Casullo served as the head of the Department of Educational Psychology in the Career of Educational Sciences at the Faculty of Philosophy and Letters, University of Buenos Aires. She was the author of the book Psicoanálisis y Educación ("Psychoanalysis and Education").

She was a founding member of the Argentine Society of Psychoanalysis where she held various positions, including Secretary of the Training Institute, Seminar Teacher, and Coordinator of the Publications and Library Area, as well as the director and editor of the society's magazine. She also served as president of International Psychoanalytical Studies Organization (IPSO), from 1991 to 1993, having been elected during the 11th IPSO Congress held at Psychoanalytic Association of Buenos Aires (APdeBA). She was a tireless traveler who participated in numerous congresses in the country and abroad.

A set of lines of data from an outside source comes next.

<file path="src/hdl/ordered_timer_queue_core_assert.svh">
// Assertion macros for the timer queue core.
`ifndef ORDERED_TIMER_QUEUE_CORE_ASSERT_SVH
`define ORDERED_TIMER_QUEUE_CORE_ASSERT_SVH

// Implication checked on every clock edge outside reset.
`define OTQ_ASSERT_IMP(label, clk, rstn, ante, cons, msg) \
  label: assert property (@(posedge clk) disable iff (!rstn) (ante) |-> (cons)) \
    else $error(msg);

// Implication whose consequent is checked in the cycle after the antecedent.
`define OTQ_ASSERT_NEXT(label, clk, rstn, ante, cons, msg) \
  label: assert property (@(posedge clk) disable iff (!rstn) (ante) |=> (cons)) \
    else $error(msg);

`endif

</file>
<file path="src/hdl/otq_pkg.sv">
package otq_pkg;

  localparam int unsigned SeqBits = 16;
  localparam int unsigned KindBits = 3;
  localparam int unsigned MaxOut = 16;

  typedef enum logic [1:0] {
    REQ_ADD    = 2'd0,
    REQ_CANCEL = 2'd1,
    REQ_TICK   = 2'd2,
    REQ_NONE   = 2'd3
  } req_e;

  typedef enum logic [KindBits-1:0] {
    EV_ADDED     = 3'd0,
    EV_CANCELLED = 3'd1,
    EV_MISSED    = 3'd2,
    EV_EXPIRED   = 3'd3,
    EV_NONE      = 3'd4,
    EV_FULL      = 3'd5
  } event_e;

  typedef enum logic [2:0] {
    ST_IDLE,
    ST_SCAN,
    ST_DECIDE,
    ST_EMIT,
    ST_FINAL,
    ST_OUT
  } state_e;

  // Commands broadcast from the controller to every cell.
  typedef struct packed {
    logic scan;      // shift the scan token one cell down the row
    logic clr_live;  // clear live of the cell named by sel
    logic set_live;  // set live of the cell named by sel
    logic wr_exp;    // write expiry of the cell named by sel
    logic wr_all;    // write expiry, interval and sequence of the cell named by sel
  } cell_cmd_t;

endpackage

</file>
<file path="src/hdl/otq_cell.sv">
// One timer slot. During a scan the cell compares its entry against the
// running minimum coming from its lower neighbor and passes the winner on.
module otq_cell #(
  parameter int unsigned TimeBits = 48,
  parameter int unsigned SlotBits = 4,
  parameter int unsigned MyIndex  = 0
) (
  input  logic                   clk_i,
  input  logic                   rst_ni,
  input  otq_pkg::cell_cmd_t     cmd_i,
  input  logic [SlotBits-1:0]    sel_i,
  input  logic [TimeBits-1:0]    wr_exp_i,
  input  logic [TimeBits-1:0]    wr_iv_i,
  input  logic [otq_pkg::SeqBits-1:0] wr_seq_i,
  input  logic [TimeBits-1:0]    now_i,
  input  logic                   due_only_i,
  input  logic                   excl_i,
  // running minimum from the neighbor
  input  logic                   min_vld_i,
  input  logic [TimeBits-1:0]    min_exp_i,
  input  logic [SlotBits-1:0]    min_slot_i,
  output logic                   min_vld_o,
  output logic [TimeBits-1:0]    min_exp_o,
  output logic [SlotBits-1:0]    min_slot_o,
  output logic                   live_o,
  output logic [TimeBits-1:0]    iv_o,
  output logic [otq_pkg::SeqBits-1:0] seq_o
);
  import otq_pkg::*;

  localparam logic [SlotBits-1:0] Me = SlotBits'(MyIndex);

  logic                live_q;
  logic [TimeBits-1:0] exp_q, iv_q;
  logic [SeqBits-1:0]  seq_q;
  logic                mine, cand;

  assign mine = (sel_i == Me);
  // excl_i keeps this slot out: taken in the current tick, or not at the scan token
  assign cand = live_q && !excl_i && (!due_only_i || exp_q <= now_i);

  always_ff @(posedge clk_i or negedge rst_ni) begin
    if (!rst_ni) begin
      live_q <= 1'b0;
    end else if (mine && cmd_i.set_live) begin
      live_q <= 1'b1;
    end else if (mine && cmd_i.clr_live) begin
      live_q <= 1'b0;
    end
  end

  always_ff @(posedge clk_i) begin
    if (mine && (cmd_i.wr_exp || cmd_i.wr_all)) begin
      exp_q <= wr_exp_i;
    end
    if (mine && cmd_i.wr_all) begin
      iv_q  <= wr_iv_i;
      seq_q <= wr_seq_i;
    end
  end

  // strict less keeps the lower slot on ties, as the scan runs upward
  always_comb begin
    if (cand && (!min_vld_i || exp_q < min_exp_i)) begin
      min_vld_o  = 1'b1;
      min_exp_o  = exp_q;
      min_slot_o = Me;
    end else begin
      min_vld_o  = min_vld_i;
      min_exp_o  = min_exp_i;
      min_slot_o = min_slot_i;
    end
  end

  assign live_o = live_q;
  assign iv_o   = iv_q;
  assign seq_o  = seq_q;

endmodule

</file>
<file path="src/hdl/otq_row.sv">
// Row of cells. The running minimum moves one cell per cycle while scan is
// commanded, held in a single minimum register shared by all cells.
module otq_row #(
  parameter int unsigned TimerSlots = 16,
  parameter int unsigned TimeBits   = 48,
  parameter int unsigned SlotBits   = 4
) (
  input  logic                       clk_i,
  input  logic                       rst_ni,
  input  otq_pkg::cell_cmd_t         cmd_i,
  input  logic [SlotBits-1:0]        sel_i,
  input  logic [TimeBits-1:0]        wr_exp_i,
  input  logic [TimeBits-1:0]        wr_iv_i,
  input  logic [otq_pkg::SeqBits-1:0] wr_seq_i,
  input  logic [TimeBits-1:0]        now_i,
  input  logic                       due_only_i,
  input  logic [TimerSlots-1:0]      excl_i,
  input  logic                       scan_start_i,
  output logic                       min_vld_o,
  output logic [TimeBits-1:0]        min_exp_o,
  output logic [SlotBits-1:0]        min_slot_o,
  output logic [TimerSlots-1:0]      live_o,
  output logic [TimeBits-1:0]        iv_o,
  output logic [otq_pkg::SeqBits-1:0] seq_o
);
  import otq_pkg::*;

  logic                vld_q;
  logic [TimeBits-1:0] exp_q;
  logic [SlotBits-1:0] slot_q;
  logic [SlotBits-1:0] pos_q;
  logic [TimerSlots-1:0] c_vld;
  logic [TimeBits-1:0] c_exp  [TimerSlots];
  logic [SlotBits-1:0] c_slot [TimerSlots];
  logic [TimeBits-1:0] e_iv   [TimerSlots];
  logic [SeqBits-1:0]  e_seq  [TimerSlots];

  for (genvar g = 0; g < TimerSlots; g++) begin : g_cell
    logic            act;
    logic            pv;
    assign act = (pos_q == SlotBits'(g)) && cmd_i.scan;
    assign pv  = (g == 0) ? 1'b0 : vld_q;
    otq_cell #(.TimeBits(TimeBits), .SlotBits(SlotBits), .MyIndex(g)) u_cell (
      .clk_i, .rst_ni, .cmd_i, .sel_i, .wr_exp_i, .wr_iv_i, .wr_seq_i, .now_i,
      .due_only_i,
      .excl_i    (excl_i[g] | !act),
      .min_vld_i (pv),
      .min_exp_i (exp_q),
      .min_slot_i(slot_q),
      .min_vld_o (c_vld[g]),
      .min_exp_o (c_exp[g]),
      .min_slot_o(c_slot[g]),
      .live_o    (live_o[g]),
      .iv_o      (e_iv[g]),
      .seq_o     (e_seq[g])
    );
  end

  // the token walks the row; only the cell at the token position is active
  always_ff @(posedge clk_i or negedge rst_ni) begin
    if (!rst_ni) begin
      pos_q <= '0;
      vld_q <= 1'b0;
    end else if (scan_start_i) begin
      pos_q <= '0;
      vld_q <= 1'b0;
    end else if (cmd_i.scan) begin
      pos_q <= pos_q + 1'b1;
      vld_q <= c_vld[pos_q];
    end
  end

  always_ff @(posedge clk_i) begin
    if (cmd_i.scan) begin
      exp_q  <= c_exp[pos_q];
      slot_q <= c_slot[pos_q];
    end
  end

  assign min_vld_o  = vld_q;
  assign min_exp_o  = exp_q;
  assign min_slot_o = slot_q;
  assign iv_o       = e_iv[sel_i];
  assign seq_o      = e_seq[sel_i];

endmodule

</file>
<file path="src/hdl/ordered_timer_queue_core.sv">
// An add or a tick scans the cell row, acts on its minimum and scans again for
// the final minimum; a cancel or an unused code acts first, then scans once. A
// tick rescans after each timer it expires, then gives its items one a cycle
// while the output is not stalled. One request at a time: the next is accepted
// once the last item of the previous one is loaded; each row scan sets the pace.
// Reset clears all live bits, the sequence counter and the output valid.
module ordered_timer_queue_core #(
  parameter int unsigned TIMER_SLOTS = 16,
  parameter int unsigned TIME_BITS   = 48
) (
  input  logic         clk_i,
  input  logic         rst_ni,
  input  logic         s_axis_tvalid,
  output logic         s_axis_tready,
  // [1:0] req_type
  input  logic [1:0]   s_axis_tuser,
  // [TB-1:0] expire_time, [2TB-1:TB] repeat_interval, [2TB+3:2TB] slot_index,
  // [2TB+19:2TB+4] slot_sequence, [3TB+19:2TB+20] now_time, zero fill to bytes
  input  logic [((3*TIME_BITS+20+7)/8)*8-1:0] s_axis_tdata,
  output logic         m_axis_tvalid,
  input  logic         m_axis_tready,
  // [2:0] event_kind
  output logic [otq_pkg::KindBits-1:0] m_axis_tuser,
  // [3:0] event_slot, [19:4] event_sequence, [20] was_rearmed,
  // [21] earliest_changed, [TB+21:22] next_expiry, [TB+22] next_valid,
  // zero fill to bytes
  output logic [((TIME_BITS+23+7)/8)*8-1:0] m_axis_tdata,
  output logic         m_axis_tlast
);
  import otq_pkg::*;

  localparam int unsigned SlotBits = (TIMER_SLOTS > 1) ? $clog2(TIMER_SLOTS) : 1;
  localparam int unsigned OutW     = ((TIME_BITS+23+7)/8)*8;
  localparam int unsigned CntBits  = $clog2(MaxOut+1);
  localparam int unsigned ListBits = $clog2(MaxOut);
  localparam logic [TIME_BITS-1:0] TMax = '1;

  // unpack
  req_e                 in_req;
  logic [TIME_BITS-1:0] in_exp, in_iv, in_now;
  logic [3:0]           in_idx;
  logic [SeqBits-1:0]   in_seq;

  state_e               state_q, state_d;
  req_e                 req_q;
  logic [TIME_BITS-1:0] exp_q, iv_q, now_q;
  logic [3:0]           idx_q;
  logic [SeqBits-1:0]   wseq_q, seq_ctr_q, seq_ctr_d, seq_nxt;
  logic [SlotBits:0]    cnt_q, cnt_d;
  logic [CntBits-1:0]   nexp_q, nexp_d, ecnt_q, ecnt_d;
  logic [TIMER_SLOTS-1:0] excl_q, excl_d, row_excl;
  logic                 final_q, final_d;  // scanning for the final minimum
  logic [SlotBits-1:0]  take_q [MaxOut];    // expired slots in order
  logic                 take_we;

  // single result of add, cancel, unused code or empty tick
  event_e               rk_q, rk_d;
  logic [3:0]           rs_q, rs_d;
  logic [SeqBits-1:0]   rq_q, rq_d;
  logic                 rc_q, rc_d;

  // output register
  logic                 ov_q;
  event_e               ok_q, ok_d;
  logic [3:0]           os_q, os_d;
  logic [SeqBits-1:0]   oq_q, oq_d;
  logic                 or_q, or_d, oc_q, oc_d, ol_q, ol_d;
  logic [TIME_BITS-1:0] onx_q;
  logic                 onv_q;

  cell_cmd_t            cmd;
  logic [SlotBits-1:0]  sel;
  logic [TIME_BITS-1:0] wr_exp;
  logic                 scan_start, due_only;
  logic                 min_vld;
  logic [TIME_BITS-1:0] min_exp;
  logic [SlotBits-1:0]  min_slot;
  logic [TIMER_SLOTS-1:0] live;
  logic [TIME_BITS-1:0] row_iv;
  logic [SeqBits-1:0]   row_seq;
  logic                 free_any;
  logic [SlotBits-1:0]  free_slot;
  logic [TIME_BITS:0]   rearm_sum;
  logic                 idx_ok;
  logic                 out_fire, load_out;
  logic                 out_stall;
  logic [OutW+KindBits:0] out_word;

  assign in_req = req_e'(s_axis_tuser);
  assign in_exp = s_axis_tdata[TIME_BITS-1:0];
  assign in_iv  = s_axis_tdata[2*TIME_BITS-1:TIME_BITS];
  assign in_idx = s_axis_tdata[2*TIME_BITS+3:2*TIME_BITS];
  assign in_seq = s_axis_tdata[2*TIME_BITS+19:2*TIME_BITS+4];
  assign in_now = s_axis_tdata[3*TIME_BITS+19:2*TIME_BITS+20];

  assign seq_nxt  = seq_ctr_q + 1'b1;
  // re-armed timers count again once the final scan runs
  assign row_excl = final_q ? '0 : excl_q;

  otq_row #(.TimerSlots(TIMER_SLOTS), .TimeBits(TIME_BITS), .SlotBits(SlotBits)) u_row (
    .clk_i, .rst_ni, .cmd_i(cmd), .sel_i(sel), .wr_exp_i(wr_exp), .wr_iv_i(iv_q),
    .wr_seq_i(seq_nxt), .now_i(now_q), .due_only_i(due_only),
    .excl_i(row_excl), .scan_start_i(scan_start),
    .min_vld_o(min_vld), .min_exp_o(min_exp), .min_slot_o(min_slot),
    .live_o(live), .iv_o(row_iv), .seq_o(row_seq)
  );

  // lowest free slot: priority encode over the live bits
  always_comb begin
    free_any  = 1'b0;
    free_slot = '0;
    for (int i = TIMER_SLOTS - 1; i >= 0; i--) begin
      if (!live[i]) begin
        free_any  = 1'b1;
        free_slot = SlotBits'(i);
      end
    end
  end

  assign rearm_sum = {1'b0, now_q} + {1'b0, row_iv};
  assign idx_ok    = ({{(32-4){1'b0}}, idx_q} < 32'(TIMER_SLOTS));
  assign out_fire  = m_axis_tvalid && m_axis_tready;
  assign due_only  = (req_q == REQ_TICK) && !final_q;

  always_comb begin
    state_d   = state_q;
    cnt_d     = cnt_q;
    nexp_d    = nexp_q;
    ecnt_d    = ecnt_q;
    excl_d    = excl_q;
    final_d   = final_q;
    seq_ctr_d = seq_ctr_q;
    rk_d = rk_q; rs_d = rs_q; rq_d = rq_q; rc_d = rc_q;
    ok_d = ok_q; os_d = os_q; oq_d = oq_q; or_d = or_q; oc_d = oc_q; ol_d = ol_q;
    cmd        = '0;
    sel        = '0;
    wr_exp     = exp_q;
    scan_start = 1'b0;
    take_we    = 1'b0;
    load_out   = 1'b0;
    s_axis_tready = 1'b0;
    case (state_q)
      ST_IDLE: begin
        s_axis_tready = 1'b1;
        if (s_axis_tvalid) begin
          cnt_d   = '0;
          nexp_d  = '0;
          ecnt_d  = '0;
          excl_d  = '0;
          final_d = 1'b0;
          rk_d = EV_NONE; rs_d = '0; rq_d = '0; rc_d = 1'b0;
          if (in_req inside {REQ_ADD, REQ_TICK}) begin
            scan_start = 1'b1;
            state_d    = ST_SCAN;
          end else begin
            state_d = ST_DECIDE;
          end
        end
      end
      ST_SCAN: begin
        cmd.scan = 1'b1;
        cnt_d    = cnt_q + 1'b1;
        if (cnt_q == (SlotBits+1)'(TIMER_SLOTS - 1)) begin
          state_d = final_q ? ST_EMIT : ST_DECIDE;
        end
      end
      ST_DECIDE: begin
        // act on the scan result, then rescan
        scan_start = 1'b1;
        cnt_d      = '0;
        final_d    = 1'b1;
        state_d    = ST_SCAN;
        case (req_q)
          REQ_ADD: begin
            if (free_any) begin
              sel          = free_slot;
              cmd.wr_all   = 1'b1;
              cmd.set_live = 1'b1;
              seq_ctr_d    = seq_nxt;
              rk_d = EV_ADDED; rs_d = 4'(free_slot); rq_d = seq_nxt;
              rc_d = !min_vld || (exp_q < min_exp);
            end else begin
              rk_d = EV_FULL;
            end
          end
          REQ_CANCEL: begin
            sel  = SlotBits'(idx_q);
            rs_d = idx_q;
            rq_d = wseq_q;
            if (idx_ok && live[SlotBits'(idx_q)] && row_seq == wseq_q) begin
              cmd.clr_live = 1'b1;
              rk_d = EV_CANCELLED;
            end else begin
              rk_d = EV_MISSED;
            end
          end
          REQ_TICK: begin
            if (min_vld && nexp_q != CntBits'(MaxOut)) begin
              sel = min_slot;
              if (row_iv != '0) begin
                cmd.wr_exp = 1'b1;
                wr_exp = (rearm_sum[TIME_BITS]) ? TMax : rearm_sum[TIME_BITS-1:0];
              end else begin
                cmd.clr_live = 1'b1;
              end
              excl_d[min_slot] = 1'b1;
              take_we = 1'b1;
              nexp_d  = nexp_q + 1'b1;
              final_d = 1'b0;
            end
          end
          default: ;
        endcase
      end
      ST_EMIT: begin
        if (!ov_q || out_fire) begin
          load_out = 1'b1;
          ol_d     = 1'b1;
          if (req_q == REQ_TICK && nexp_q != '0) begin
            sel  = take_q[ecnt_q[ListBits-1:0]];
            ok_d = EV_EXPIRED; os_d = 4'(sel); oq_d = row_seq;
            or_d = (row_iv != '0); oc_d = 1'b0;
            ol_d = (ecnt_q + 1'b1 == nexp_q);
            ecnt_d = ecnt_q + 1'b1;
          end else begin
            ok_d = rk_q; os_d = rs_q; oq_d = rq_q; or_d = 1'b0; oc_d = rc_q;
          end
          if (ol_d) state_d = ST_IDLE;
        end
      end
      default: state_d = ST_IDLE;
    endcase
  end

  always_ff @(posedge clk_i or negedge rst_ni) begin
    if (!rst_ni) begin
      state_q   <= ST_IDLE;
      seq_ctr_q <= '0;
      cnt_q     <= '0;
      nexp_q    <= '0;
      ecnt_q    <= '0;
      excl_q    <= '0;
      final_q   <= 1'b0;
      ov_q      <= 1'b0;
    end else begin
      state_q   <= state_d;
      seq_ctr_q <= seq_ctr_d;
      cnt_q     <= cnt_d;
      nexp_q    <= nexp_d;
      ecnt_q    <= ecnt_d;
      excl_q    <= excl_d;
      final_q   <= final_d;
      if (load_out) begin
        ov_q <= 1'b1;
      end else if (out_fire) begin
        ov_q <= 1'b0;
      end
    end
  end

  always_ff @(posedge clk_i) begin
    if (s_axis_tvalid && s_axis_tready) begin
      req_q  <= in_req;
      exp_q  <= in_exp;
      iv_q   <= in_iv;
      now_q  <= in_now;
      idx_q  <= in_idx;
      wseq_q <= in_seq;
    end
    if (take_we) begin
      take_q[nexp_q[ListBits-1:0]] <= min_slot;
    end
    rk_q <= rk_d; rs_q <= rs_d; rq_q <= rq_d; rc_q <= rc_d;
    ok_q <= ok_d; os_q <= os_d; oq_q <= oq_d; or_q <= or_d; oc_q <= oc_d; ol_q <= ol_d;
    // the row holds the final minimum while items go out
    if (load_out) begin
      onx_q <= min_vld ? min_exp : '0;
      onv_q <= min_vld;
    end
  end

  assign m_axis_tvalid = ov_q;
  assign m_axis_tuser  = ok_q;
  assign m_axis_tlast  = ol_q;
  assign m_axis_tdata  = OutW'({onv_q, onx_q, oc_q, or_q, oq_q, os_q});

  assign out_stall = m_axis_tvalid && !m_axis_tready;
  assign out_word  = {m_axis_tlast, m_axis_tuser, m_axis_tdata};

  `include "ordered_timer_queue_core_assert.svh"
  `OTQ_ASSERT_IMP(a_no_accept_busy, clk_i, rst_ni, state_q != ST_IDLE, !s_axis_tready, "busy")
  `OTQ_ASSERT_NEXT(a_out_valid, clk_i, rst_ni, out_stall, m_axis_tvalid, "item dropped")
  `OTQ_ASSERT_NEXT(a_out_data, clk_i, rst_ni, out_stall, $stable(out_word), "item changed")
  `OTQ_ASSERT_IMP(a_exp_bound, clk_i, rst_ni, 1'b1, nexp_q <= CntBits'(MaxOut), "too many")

endmodule
</file>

Casullo died in Buenos Aires, April 15, 2019.

== Selected works ==

=== Books ===
- Psicoanálisis y Educación, Editorial Santillana

=== Articles ===
- "La paradoja del sufrimiento" Casullo, Alicia Beatriz; Tabacznik, Marcos A. Psicoanálisis; 35(2): 223-247, sep. 2013.
- "Conversamos con Rafael Paz", Casullo, Alicia Beatriz. Revista de la Sociedad Argentina de Psicoanálisis; 11/12: 315-326, 2008.
- "Conversamos con Eduardo Issaharoff"; Casullo, Alicia. Revista de la Sociedad Argentina de Psicoanálisis; 11/12: 327-344, 2008.
- " Recordatorio Juan Antonio Cabanne"; Casullo, Alicia. Psicoanálisis, Buenos Aires; 27(3): 385-389, 2005. Artículo en Español | Bivipsil | ID: psa-84951
- "Jornadas del IPSO: un cambio real"; Casullo, Alicia Beatriz. Moción: Revista del Claustro de Candidatos; 3(6): 13–16, 1990.
- "Resumo: La interpretación en el análisis de familia" Caso de Leverato, Beatriz; Casullo, Alicia; Fermepin de Pisani, Eloisa. Psicoanálisis, Buenos Aires; 9(2): 210, 1987.
- "Pertenencia e Identidad: dialéctica de un cambio": Casullo, Alicia Beatriz; Gutman de Kaufman, Juana; López de Illa, Olga Leonor; Tabacznik, Marcos A.
- Moción: Revista del Claustro de Candidatos; 4(7): 26–31, 1991. Artículo en Español | Bivipsil | ID: psa-71838
- "Supervisión psicoanalítica: enfoque clínico o reflexiones clínicas compartidas": Casullo, Alicia; Resnizky, Silvia. Revista de Psicoanálisis, Buenos Aires, Buenos Aires; 50(4/5): 1043–1052, 1993.
- "Psicología y educación: Encuentros y desencuentros en la situación educativa"; Casullo, Alicia Beatriz. Buenos Aires; Santillana; ene. 2003. 652 p.